**Records to process**
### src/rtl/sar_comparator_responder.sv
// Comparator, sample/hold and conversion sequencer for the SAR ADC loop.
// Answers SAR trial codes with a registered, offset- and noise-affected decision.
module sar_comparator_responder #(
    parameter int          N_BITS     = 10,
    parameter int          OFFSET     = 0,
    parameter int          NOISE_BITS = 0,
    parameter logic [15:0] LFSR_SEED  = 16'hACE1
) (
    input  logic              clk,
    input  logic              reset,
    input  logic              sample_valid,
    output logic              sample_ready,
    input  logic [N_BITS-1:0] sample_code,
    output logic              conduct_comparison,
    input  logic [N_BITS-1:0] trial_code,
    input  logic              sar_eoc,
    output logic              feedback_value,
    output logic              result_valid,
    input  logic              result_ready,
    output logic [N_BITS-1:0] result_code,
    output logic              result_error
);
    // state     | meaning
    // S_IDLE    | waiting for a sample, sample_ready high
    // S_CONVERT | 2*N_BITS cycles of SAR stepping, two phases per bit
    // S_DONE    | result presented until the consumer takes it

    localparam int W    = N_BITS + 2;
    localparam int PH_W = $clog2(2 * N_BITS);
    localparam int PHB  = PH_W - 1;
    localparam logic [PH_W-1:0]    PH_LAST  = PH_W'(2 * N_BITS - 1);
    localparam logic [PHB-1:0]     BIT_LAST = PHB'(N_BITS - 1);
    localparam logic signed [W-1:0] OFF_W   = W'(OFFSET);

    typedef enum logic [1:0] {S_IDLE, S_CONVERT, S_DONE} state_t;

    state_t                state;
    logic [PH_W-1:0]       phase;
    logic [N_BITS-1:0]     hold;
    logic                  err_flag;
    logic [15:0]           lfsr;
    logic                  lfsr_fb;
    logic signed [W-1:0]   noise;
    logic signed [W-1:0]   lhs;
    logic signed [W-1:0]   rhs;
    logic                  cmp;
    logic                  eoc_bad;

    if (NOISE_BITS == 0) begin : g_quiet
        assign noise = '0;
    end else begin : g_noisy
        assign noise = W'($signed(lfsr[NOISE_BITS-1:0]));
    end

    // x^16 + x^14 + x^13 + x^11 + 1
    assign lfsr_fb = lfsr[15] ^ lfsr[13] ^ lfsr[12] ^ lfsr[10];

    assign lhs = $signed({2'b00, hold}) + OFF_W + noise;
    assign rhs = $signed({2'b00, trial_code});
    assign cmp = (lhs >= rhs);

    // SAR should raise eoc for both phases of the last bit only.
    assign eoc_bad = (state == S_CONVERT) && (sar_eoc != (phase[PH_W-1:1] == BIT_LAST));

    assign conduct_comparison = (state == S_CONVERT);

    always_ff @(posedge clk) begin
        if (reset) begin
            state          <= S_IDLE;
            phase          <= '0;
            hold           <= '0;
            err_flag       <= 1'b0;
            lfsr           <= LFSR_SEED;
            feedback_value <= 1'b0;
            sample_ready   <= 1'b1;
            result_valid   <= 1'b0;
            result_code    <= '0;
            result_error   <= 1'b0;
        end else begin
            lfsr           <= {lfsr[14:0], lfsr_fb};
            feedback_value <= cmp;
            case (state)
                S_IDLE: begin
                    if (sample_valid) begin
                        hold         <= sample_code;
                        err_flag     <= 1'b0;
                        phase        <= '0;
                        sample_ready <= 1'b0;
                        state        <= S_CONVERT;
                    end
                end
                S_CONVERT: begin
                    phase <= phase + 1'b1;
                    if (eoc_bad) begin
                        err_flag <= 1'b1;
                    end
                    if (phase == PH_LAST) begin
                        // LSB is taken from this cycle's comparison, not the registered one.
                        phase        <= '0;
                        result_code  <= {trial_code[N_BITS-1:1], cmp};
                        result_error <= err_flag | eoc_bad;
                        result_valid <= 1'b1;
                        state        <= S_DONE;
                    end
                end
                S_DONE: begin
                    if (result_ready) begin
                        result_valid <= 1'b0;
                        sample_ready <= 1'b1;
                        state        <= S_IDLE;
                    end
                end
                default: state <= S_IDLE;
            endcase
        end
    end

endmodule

* * *

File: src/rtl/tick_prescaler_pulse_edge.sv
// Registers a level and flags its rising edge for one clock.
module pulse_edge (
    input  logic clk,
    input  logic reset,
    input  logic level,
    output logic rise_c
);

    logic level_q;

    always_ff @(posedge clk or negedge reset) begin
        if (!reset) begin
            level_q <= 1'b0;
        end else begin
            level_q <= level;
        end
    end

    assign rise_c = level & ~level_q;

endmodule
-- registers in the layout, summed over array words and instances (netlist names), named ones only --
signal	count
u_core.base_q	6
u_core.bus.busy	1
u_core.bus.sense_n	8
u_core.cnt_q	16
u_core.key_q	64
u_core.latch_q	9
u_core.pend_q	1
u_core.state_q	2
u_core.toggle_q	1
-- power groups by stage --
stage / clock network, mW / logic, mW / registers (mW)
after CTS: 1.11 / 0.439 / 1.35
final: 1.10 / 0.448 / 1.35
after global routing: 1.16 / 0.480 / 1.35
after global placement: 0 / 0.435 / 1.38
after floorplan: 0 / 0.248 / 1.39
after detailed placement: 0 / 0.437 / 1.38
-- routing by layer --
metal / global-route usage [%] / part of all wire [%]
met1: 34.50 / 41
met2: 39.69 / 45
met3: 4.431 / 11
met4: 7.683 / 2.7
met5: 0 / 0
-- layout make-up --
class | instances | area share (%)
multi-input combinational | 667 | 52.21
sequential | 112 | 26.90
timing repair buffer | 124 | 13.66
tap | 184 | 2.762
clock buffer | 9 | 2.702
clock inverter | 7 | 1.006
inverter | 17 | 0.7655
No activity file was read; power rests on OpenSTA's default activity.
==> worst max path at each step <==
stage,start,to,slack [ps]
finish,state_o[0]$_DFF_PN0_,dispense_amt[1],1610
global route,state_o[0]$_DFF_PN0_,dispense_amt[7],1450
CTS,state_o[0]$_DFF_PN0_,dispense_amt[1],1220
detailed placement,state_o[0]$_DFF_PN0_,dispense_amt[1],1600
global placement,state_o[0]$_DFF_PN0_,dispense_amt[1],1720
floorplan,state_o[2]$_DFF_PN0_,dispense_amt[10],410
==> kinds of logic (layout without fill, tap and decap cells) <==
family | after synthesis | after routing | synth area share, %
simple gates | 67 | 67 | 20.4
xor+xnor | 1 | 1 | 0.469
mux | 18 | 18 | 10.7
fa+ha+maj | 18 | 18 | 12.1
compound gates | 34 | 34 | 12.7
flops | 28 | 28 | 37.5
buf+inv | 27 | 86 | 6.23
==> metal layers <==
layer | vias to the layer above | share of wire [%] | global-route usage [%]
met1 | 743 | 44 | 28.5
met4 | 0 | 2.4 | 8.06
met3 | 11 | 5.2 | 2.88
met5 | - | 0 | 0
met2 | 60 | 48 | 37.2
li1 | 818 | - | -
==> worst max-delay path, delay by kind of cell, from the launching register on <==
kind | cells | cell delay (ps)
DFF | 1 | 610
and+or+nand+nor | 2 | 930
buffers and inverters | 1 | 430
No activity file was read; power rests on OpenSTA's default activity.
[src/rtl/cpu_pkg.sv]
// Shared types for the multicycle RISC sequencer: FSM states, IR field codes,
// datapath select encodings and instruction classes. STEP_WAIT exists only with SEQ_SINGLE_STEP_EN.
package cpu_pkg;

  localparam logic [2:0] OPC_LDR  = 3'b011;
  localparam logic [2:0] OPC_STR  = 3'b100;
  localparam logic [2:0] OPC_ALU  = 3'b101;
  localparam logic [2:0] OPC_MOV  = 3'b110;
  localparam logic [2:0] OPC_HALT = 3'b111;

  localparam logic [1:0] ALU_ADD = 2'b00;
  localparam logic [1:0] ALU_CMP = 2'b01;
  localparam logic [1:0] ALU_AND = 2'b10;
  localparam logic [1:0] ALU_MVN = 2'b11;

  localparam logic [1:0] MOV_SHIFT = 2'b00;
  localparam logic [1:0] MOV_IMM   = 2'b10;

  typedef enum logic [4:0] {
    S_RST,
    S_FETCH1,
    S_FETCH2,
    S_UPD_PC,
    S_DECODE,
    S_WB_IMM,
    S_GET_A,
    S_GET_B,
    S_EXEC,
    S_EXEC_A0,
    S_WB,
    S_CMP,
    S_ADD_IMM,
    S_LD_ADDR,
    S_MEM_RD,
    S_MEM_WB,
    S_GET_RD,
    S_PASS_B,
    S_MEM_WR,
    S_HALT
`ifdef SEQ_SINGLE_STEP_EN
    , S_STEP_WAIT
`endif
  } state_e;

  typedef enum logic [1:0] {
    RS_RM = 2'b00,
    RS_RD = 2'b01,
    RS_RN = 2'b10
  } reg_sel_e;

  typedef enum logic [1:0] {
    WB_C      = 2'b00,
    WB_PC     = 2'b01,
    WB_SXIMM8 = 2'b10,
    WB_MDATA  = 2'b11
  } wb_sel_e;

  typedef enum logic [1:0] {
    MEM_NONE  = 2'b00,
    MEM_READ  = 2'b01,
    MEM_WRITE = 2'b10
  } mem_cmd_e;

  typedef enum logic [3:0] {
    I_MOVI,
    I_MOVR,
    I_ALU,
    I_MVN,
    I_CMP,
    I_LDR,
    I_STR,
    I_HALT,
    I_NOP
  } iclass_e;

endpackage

---

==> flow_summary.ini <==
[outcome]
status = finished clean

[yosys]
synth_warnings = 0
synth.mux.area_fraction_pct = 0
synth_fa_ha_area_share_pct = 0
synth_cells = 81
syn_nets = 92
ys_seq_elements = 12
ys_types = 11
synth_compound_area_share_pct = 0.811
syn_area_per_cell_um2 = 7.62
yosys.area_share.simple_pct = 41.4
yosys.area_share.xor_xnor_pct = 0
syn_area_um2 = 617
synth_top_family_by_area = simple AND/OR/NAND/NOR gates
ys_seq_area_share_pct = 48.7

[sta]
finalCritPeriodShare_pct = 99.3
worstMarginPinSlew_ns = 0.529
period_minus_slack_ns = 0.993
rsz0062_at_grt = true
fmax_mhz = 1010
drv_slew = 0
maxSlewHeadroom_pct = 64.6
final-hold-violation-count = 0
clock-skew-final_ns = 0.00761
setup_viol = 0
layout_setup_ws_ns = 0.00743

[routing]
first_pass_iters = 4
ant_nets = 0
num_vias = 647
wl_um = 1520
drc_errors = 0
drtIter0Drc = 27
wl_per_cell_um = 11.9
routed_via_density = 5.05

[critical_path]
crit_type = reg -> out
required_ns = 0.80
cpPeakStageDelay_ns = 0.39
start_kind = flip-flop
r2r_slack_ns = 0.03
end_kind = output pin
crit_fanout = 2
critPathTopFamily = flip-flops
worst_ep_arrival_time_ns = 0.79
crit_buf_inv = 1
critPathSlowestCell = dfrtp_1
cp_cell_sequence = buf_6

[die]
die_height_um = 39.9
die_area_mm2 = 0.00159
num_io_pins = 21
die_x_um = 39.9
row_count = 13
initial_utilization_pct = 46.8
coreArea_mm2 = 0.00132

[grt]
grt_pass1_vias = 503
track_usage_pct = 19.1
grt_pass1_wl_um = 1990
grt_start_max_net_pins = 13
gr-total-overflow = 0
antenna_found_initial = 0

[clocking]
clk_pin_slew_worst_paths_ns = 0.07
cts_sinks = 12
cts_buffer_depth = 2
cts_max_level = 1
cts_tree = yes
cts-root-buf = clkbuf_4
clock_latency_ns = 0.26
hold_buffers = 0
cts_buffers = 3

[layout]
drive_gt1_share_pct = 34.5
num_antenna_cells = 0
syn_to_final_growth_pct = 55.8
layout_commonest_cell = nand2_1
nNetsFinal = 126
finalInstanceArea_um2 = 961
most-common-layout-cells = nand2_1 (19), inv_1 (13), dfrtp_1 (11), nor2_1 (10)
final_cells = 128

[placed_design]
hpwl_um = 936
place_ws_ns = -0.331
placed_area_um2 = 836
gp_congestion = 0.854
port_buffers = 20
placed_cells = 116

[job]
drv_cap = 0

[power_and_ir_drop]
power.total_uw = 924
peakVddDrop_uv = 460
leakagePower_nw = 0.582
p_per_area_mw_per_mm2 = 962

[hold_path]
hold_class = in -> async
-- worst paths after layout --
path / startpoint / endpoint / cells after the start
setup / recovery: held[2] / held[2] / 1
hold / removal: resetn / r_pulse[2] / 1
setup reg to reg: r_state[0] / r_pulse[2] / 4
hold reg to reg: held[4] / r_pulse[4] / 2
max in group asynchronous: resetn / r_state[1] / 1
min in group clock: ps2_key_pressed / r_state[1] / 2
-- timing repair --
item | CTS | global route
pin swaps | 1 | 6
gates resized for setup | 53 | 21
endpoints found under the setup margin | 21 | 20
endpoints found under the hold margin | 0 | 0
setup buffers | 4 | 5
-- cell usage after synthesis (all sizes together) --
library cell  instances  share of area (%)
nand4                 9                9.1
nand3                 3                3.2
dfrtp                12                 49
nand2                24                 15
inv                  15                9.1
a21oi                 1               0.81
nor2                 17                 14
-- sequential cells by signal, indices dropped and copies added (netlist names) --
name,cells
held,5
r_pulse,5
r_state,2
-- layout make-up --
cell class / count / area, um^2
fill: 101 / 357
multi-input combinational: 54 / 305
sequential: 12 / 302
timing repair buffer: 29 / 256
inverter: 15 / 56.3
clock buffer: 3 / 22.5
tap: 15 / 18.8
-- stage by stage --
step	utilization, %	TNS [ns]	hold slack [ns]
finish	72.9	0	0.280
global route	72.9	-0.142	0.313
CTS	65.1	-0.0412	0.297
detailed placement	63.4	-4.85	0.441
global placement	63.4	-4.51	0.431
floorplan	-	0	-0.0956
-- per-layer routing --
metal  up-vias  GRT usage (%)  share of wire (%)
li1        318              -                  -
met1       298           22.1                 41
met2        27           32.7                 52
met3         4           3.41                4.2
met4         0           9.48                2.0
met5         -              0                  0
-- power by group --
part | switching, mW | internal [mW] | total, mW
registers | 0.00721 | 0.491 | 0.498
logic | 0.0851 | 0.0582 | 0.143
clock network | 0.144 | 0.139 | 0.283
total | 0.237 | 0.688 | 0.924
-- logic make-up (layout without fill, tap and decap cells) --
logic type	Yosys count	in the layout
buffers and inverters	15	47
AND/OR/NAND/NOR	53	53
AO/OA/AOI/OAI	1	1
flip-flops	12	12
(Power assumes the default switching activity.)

**About this task**
There is a line with "flops | 28 | 28 | 37.5" and a line with "buffers and inverters | 1 | 430" above. Copy exactly those two lines and all lines between them, with nothing else.

**Task output**
flops | 28 | 28 | 37.5
buf+inv | 27 | 86 | 6.23
==> metal layers <==
layer | vias to the layer above | share of wire [%] | global-route usage [%]
met1 | 743 | 44 | 28.5
met4 | 0 | 2.4 | 8.06
met3 | 11 | 5.2 | 2.88
met5 | - | 0 | 0
met2 | 60 | 48 | 37.2
li1 | 818 | - | -
==> worst max-delay path, delay by kind of cell, from the launching register on <==
kind | cells | cell delay (ps)
DFF | 1 | 610
and+or+nand+nor | 2 | 930
buffers and inverters | 1 | 430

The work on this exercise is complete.